Infection – can cause fluid to build up around the knee joint

Unknown causes – Baker’s cysts can sometimes develop due to biomechanical insufficiency or for no apparent reason

Diagnosis

A physical examination along with an ultrasound or MRI can help identify a Baker’s cyst. These scans can help to rule out other pathologies.

Complications

Rarely, a Baker’s cyst bursts and the synovial fluid can leak into the calf region. This may cause pain into the knee, swelling in the calf and sometimes, redness in the calf or a feeling of fluid running down the calf.

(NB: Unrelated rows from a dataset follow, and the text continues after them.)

Background: an optimization exercise with open tools, aiming at small area. Do not read the settings as production practice. Function was checked by simulation only, so behaviour that the tests miss may differ from the original. Power and IR drop assume default switching activity.

==> flow/design.v <==
`timescale 1ns/10ps
package prefetch_pkg;
	localparam int WORD_W = 32;
	localparam int NUM_REGS = 16;
	localparam int REG_IDX_W = 4;
	typedef logic [WORD_W-1:0] word_t;
	typedef logic [REG_IDX_W-1:0] reg_idx_t;
	localparam reg_idx_t SP_REG = 4'd13;
	localparam reg_idx_t FP_REG = 4'd11;
	localparam reg_idx_t SL_REG = 4'd10;
	localparam word_t OFS_ROW_CNT = 32'd4;
	localparam word_t OFS_ROW_PTR = 32'd8;
	localparam word_t OFS_ARG = 32'd16;
	localparam word_t OFS_REMAIN = 32'd20;
	localparam word_t OFS_COLIDX = 32'd4;
	localparam word_t OFS_ROWPTR = 32'd8;
	localparam word_t OFS_LIMIT = 32'd16;
	typedef enum logic [3:0] {
		ST_IDLE = 4'd0,
		ST_SETUP = 4'd1,
		ST_ROW_START = 4'd2,
		ST_INNER = 4'd3,
		ST_ROW_END = 4'd4,
		ST_NEXT_ROW = 4'd5,
		ST_COUNT_DOWN = 4'd6,
		ST_DONE = 4'd7
	} slice_state_e;
	typedef logic [2:0] step_t;
endpackage
`timescale 1ns/10ps
`timescale 1ns/10ps
`timescale 1ns/10ps
`timescale 1ns/10ps
module prefetcher_top (
	input  logic                       clk,
	input  logic                       reset,
	input  logic                       trigger_i,
	input  logic                       wait_cache_i,
	input  logic                       wait_stbuf_i,
	input  logic                       cache_ready_i,
	input  logic                       stbuf_ready_i,
	input  prefetch_pkg::word_t        cache_data_i,
	input  prefetch_pkg::word_t        stbuf_data_i,
	output logic                       cache_req_o,
	output prefetch_pkg::word_t        cache_addr_o,
	output logic                       stbuf_req_o,
	output prefetch_pkg::word_t        stbuf_addr_o,
	output prefetch_pkg::word_t        wr_addr_o,
	output prefetch_pkg::word_t        wr_data_o,
	output prefetch_pkg::slice_state_e state_o
);
	logic [2:0]  state_q;
	logic [5:0]  step_q;    
	logic [31:0] caddr_q, cdata_q, sdata_q, wdata_q;
	logic        creq_q, sreq_q;
	logic [1:0]  saddr_q, waddr_q;    
	logic [31:0] ra, rb, rc, rd;
	logic        ne_q;                
	logic stall, go;
	assign stall = wait_cache_i | wait_stbuf_i;
	assign go = ~stall;
	logic st_idle, su0, su1, su2, su3, su4, rs0, rs1, rs2;
	logic in0, in1, in2, in3, in4, in5, re0, re1, re2, nr0, nr1, cd0, cd1, st_done;
	always_comb begin
		st_idle = state_q == 3'd0;
		su0 = state_q == 3'd1 && step_q[0];
		su1 = state_q == 3'd1 && step_q[1];
		su2 = state_q == 3'd1 && step_q[2];
		su3 = state_q == 3'd1 && step_q[3];
		su4 = state_q == 3'd1 && step_q[4];
		rs0 = state_q == 3'd2 && step_q[0];
		rs1 = state_q == 3'd2 && step_q[1];
		rs2 = state_q == 3'd2 && step_q[2];
		in0 = state_q == 3'd3 && step_q[0];
		in1 = state_q == 3'd3 && step_q[1];
		in2 = state_q == 3'd3 && step_q[2];
		in3 = state_q == 3'd3 && step_q[3];
		in4 = state_q == 3'd3 && step_q[4];
		in5 = state_q == 3'd3 && step_q[5];
		re0 = state_q == 3'd4 && step_q[0];
		re1 = state_q == 3'd4 && step_q[1];
		re2 = state_q == 3'd4 && step_q[2];
		nr0 = state_q == 3'd5 && step_q[0];
		nr1 = state_q == 3'd5 && step_q[1];
		cd0 = state_q == 3'd6 && step_q[0];
		cd1 = state_q == 3'd6 && step_q[1];
		st_done = state_q == 3'd7;
	end
	logic        cmp;
	logic [31:0] x, y, sum;
	logic        cin, cout;
	assign cmp = in5 | re2 | nr1;
	assign x = ({32{rs0 | rs1}} & rd)
		| ({32{in1 | su3 | cd0}} & ra)
		| ({32{in3 | in5 | re2 | nr0}} & rb)
		| ({32{in4 | nr1}} & rc)
		| ({32{re1 | cd1}} & sdata_q);
	assign y = ({32{rs0 | rs1 | in1}} & {rb[29:0], 2'b00})
		| ({32{cmp}} & ~cdata_q)
		| ({32{cd0}} & ~wdata_q)
		| {{29{cd1}}, nr0 | cd1, rs1 | cd1, rs1 | cd1};
	assign cin = rs1 | in3 | re1 | cmp;
	logic [31:0] hp, gg, pp;
	always_comb begin
		hp = x ^ y;
		gg = x & y;
		pp = hp;
		gg[0] = gg[0] | (hp[0] & cin);
		for (int l = 0; l < 5; l++)
			for (int i = 0; i < 32; i++)
				if ((i + 1) % (2 << l) == 0) begin
					gg[i] = gg[i] | (pp[i] & gg[i - (1 << l)]);
					pp[i] = pp[i] & pp[i - (1 << l)];
				end
		for (int l = 3; l >= 0; l--)
			for (int i = 0; i < 32; i++)
				if ((i + 1) % (2 << l) == (1 << l) && i >= (2 << l)) begin
					gg[i] = gg[i] | (pp[i] & gg[i - (1 << l)]);
					pp[i] = pp[i] & pp[i - (1 << l)];
				end
	end
	assign sum = hp ^ {gg[30:0], cin};
	assign cout = gg[31];
	logic [31:0] cinc;
	logic [29:0] ic;
	logic [31:0] pa;
	always_comb begin
		pa = {3'b000, cdata_q[31:3]};
		for (int l = 0; l < 5; l++)
			for (int i = 0; i < 32; i++)
				if ((i + 1) % (2 << l) == 0)
					pa[i] = pa[i] & pa[i - (1 << l)];
		for (int l = 3; l >= 0; l--)
			for (int i = 0; i < 32; i++)
				if ((i + 1) % (2 << l) == (1 << l) && i >= (2 << l))
					pa[i] = pa[i] & pa[i - (1 << l)];
		ic[0] = re1;
		for (int i = 0; i < 29; i++) ic[i + 1] = re1 & pa[i];
	end
	assign cinc = {cdata_q[31:3] ^ ic[28:0], cdata_q[2:0]};
	logic        cld;
	logic [31:0] cla;
	assign cld = su0 | su1 | su2 | su3 | rs0 | rs1 | in1 | in2 | in3 | in4 | re0 | re1 | nr0;
	assign cla = ({32{su1 | su2 | re1}} & cinc)
		| ({32{rs0 | in1 | in4 | nr0}} & sum)
		| ({32{in2}} & {cdata_q[29:0], 2'b10})
		| {27'd0, in3 | su0 | re0, su3 | su0 | re0, rs1 | su0 | re0, 1'b0, su0 | re0};
	logic       sld;
	logic [1:0] sla;
	assign sld = re0 | nr0 | cd0;
	assign sla = {nr0 | cd0, re0 | cd0};
	logic cissue, sissue;
	assign cissue = cld & go;
	assign sissue = sld & go;
	always_ff @(posedge clk) begin
		if (reset) begin
			creq_q <= 1'b0;
			caddr_q <= '0;
			cdata_q <= '0;
		end else if (wait_cache_i) begin
			creq_q <= 1'b0;
			if (cache_ready_i) cdata_q <= cache_data_i;
		end else if (cissue) begin
			creq_q <= 1'b1;
			caddr_q <= cla;
		end
	end
	always_ff @(posedge clk) begin
		if (reset) begin
			sreq_q <= 1'b0;
			saddr_q <= '0;
			sdata_q <= '0;
		end else if (wait_stbuf_i) begin
			sreq_q <= 1'b0;
			if (stbuf_ready_i) sdata_q <= stbuf_data_i;
		end else if (sissue) begin
			sreq_q <= 1'b1;
			saddr_q <= sla;
		end
	end
	logic [2:0] state_d;
	logic [5:0] step_d;
	always_comb begin
		state_d = state_q;
		step_d = {step_q[4:0], 1'b0};
		if (st_idle) begin
			step_d = 6'd1;
			if (trigger_i) state_d = 3'd1;
		end
		if (su4 | nr1 | re2 | in5 | cd1) step_d = 6'd1;
		if (su4) state_d = 3'd2;
		if (rs2) begin
			state_d = 3'd3;
			step_d = 6'd2;
		end
		if (in5 & cout) state_d = 3'd4;
		if (re2) state_d = cout ? 3'd6 : 3'd5;
		if (nr1) state_d = cout ? 3'd2 : 3'd6;
		if (cd1) state_d = ne_q ? 3'd1 : 3'd7;
		if (st_done) step_d = step_q;
	end
	logic        wen;
	logic [31:0] wd;
	logic [1:0]  wa;
	assign wen = su2 | su3 | re2 | nr1 | cd1;
	assign wd = ({32{su3 | cd1}} & sum) | ({32{re2}} & rb) | ({32{nr1}} & sdata_q);
	assign wa = {su3 | nr1 | cd1, su2 | re2 | cd1};
	always_ff @(posedge clk) begin
		if (reset) begin
			state_q <= 3'd0;
			step_q <= 6'd1;
			waddr_q <= 2'd0;
			wdata_q <= '0;
		end else if (go) begin
			state_q <= state_d;
			step_q <= step_d;
			if (wen) begin
				waddr_q <= wa;
				wdata_q <= wd;
			end
		end
	end
	always_ff @(posedge clk) begin
		if (go) begin
			if (su2 | rs2 | re2) ra <= cdata_q;
			if (su3 | rs1 | nr1 | in3 | re1)
				rb <= ({32{su3 | rs1 | nr1}} & cdata_q) | ({32{in3 | re1}} & sum);
			if (rs1 | in4 | (in5 & ~cout))
				rc <= ({32{rs1}} & sum) | ({32{in4}} & cdata_q) | ({32{in5}} & caddr_q);
			if (su4) rd <= cdata_q;
			if (cd0) ne_q <= ~&hp;    
		end
	end
	assign cache_req_o = creq_q;
	assign cache_addr_o = caddr_q;
	assign stbuf_req_o = sreq_q;
	assign stbuf_addr_o = {26'd0, saddr_q == 2'd3, saddr_q == 2'd1 || saddr_q == 2'd2, 1'b0, saddr_q == 2'd2, 1'b0, saddr_q != 2'd0};
	assign wr_addr_o = {26'd0, waddr_q == 2'd3, waddr_q == 2'd1 || waddr_q == 2'd2, 1'b0, waddr_q == 2'd2, 1'b0, waddr_q != 2'd0};
	assign wr_data_o = wdata_q;
	assign state_o = prefetch_pkg::slice_state_e'({1'b0, state_q});
endmodule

These signs and symptoms closely resemble those of a blood clot in a vein in your leg. If you have swelling and redness of your calf, you will need prompt medical evaluation to rule out a more serious cause of your symptoms.

Treatment

Asymptomatic Baker’s cysts are left alone and do not require treatment. If symptomatic, your physiotherapist might advise you in the short term to avoid activities that aggravate your knee joint. They can help to alleviate some of the pain by reducing the surrounding muscle tightness which can result from pain and swelling behind the knee. Your physio may also advise you to include heat or ice therapy, exercises to reduce biomechanical insufficiencies, and stretches to assist with the mobility of your knee. In a small number of circumstances the cyst may need to be drained or require surgical removal.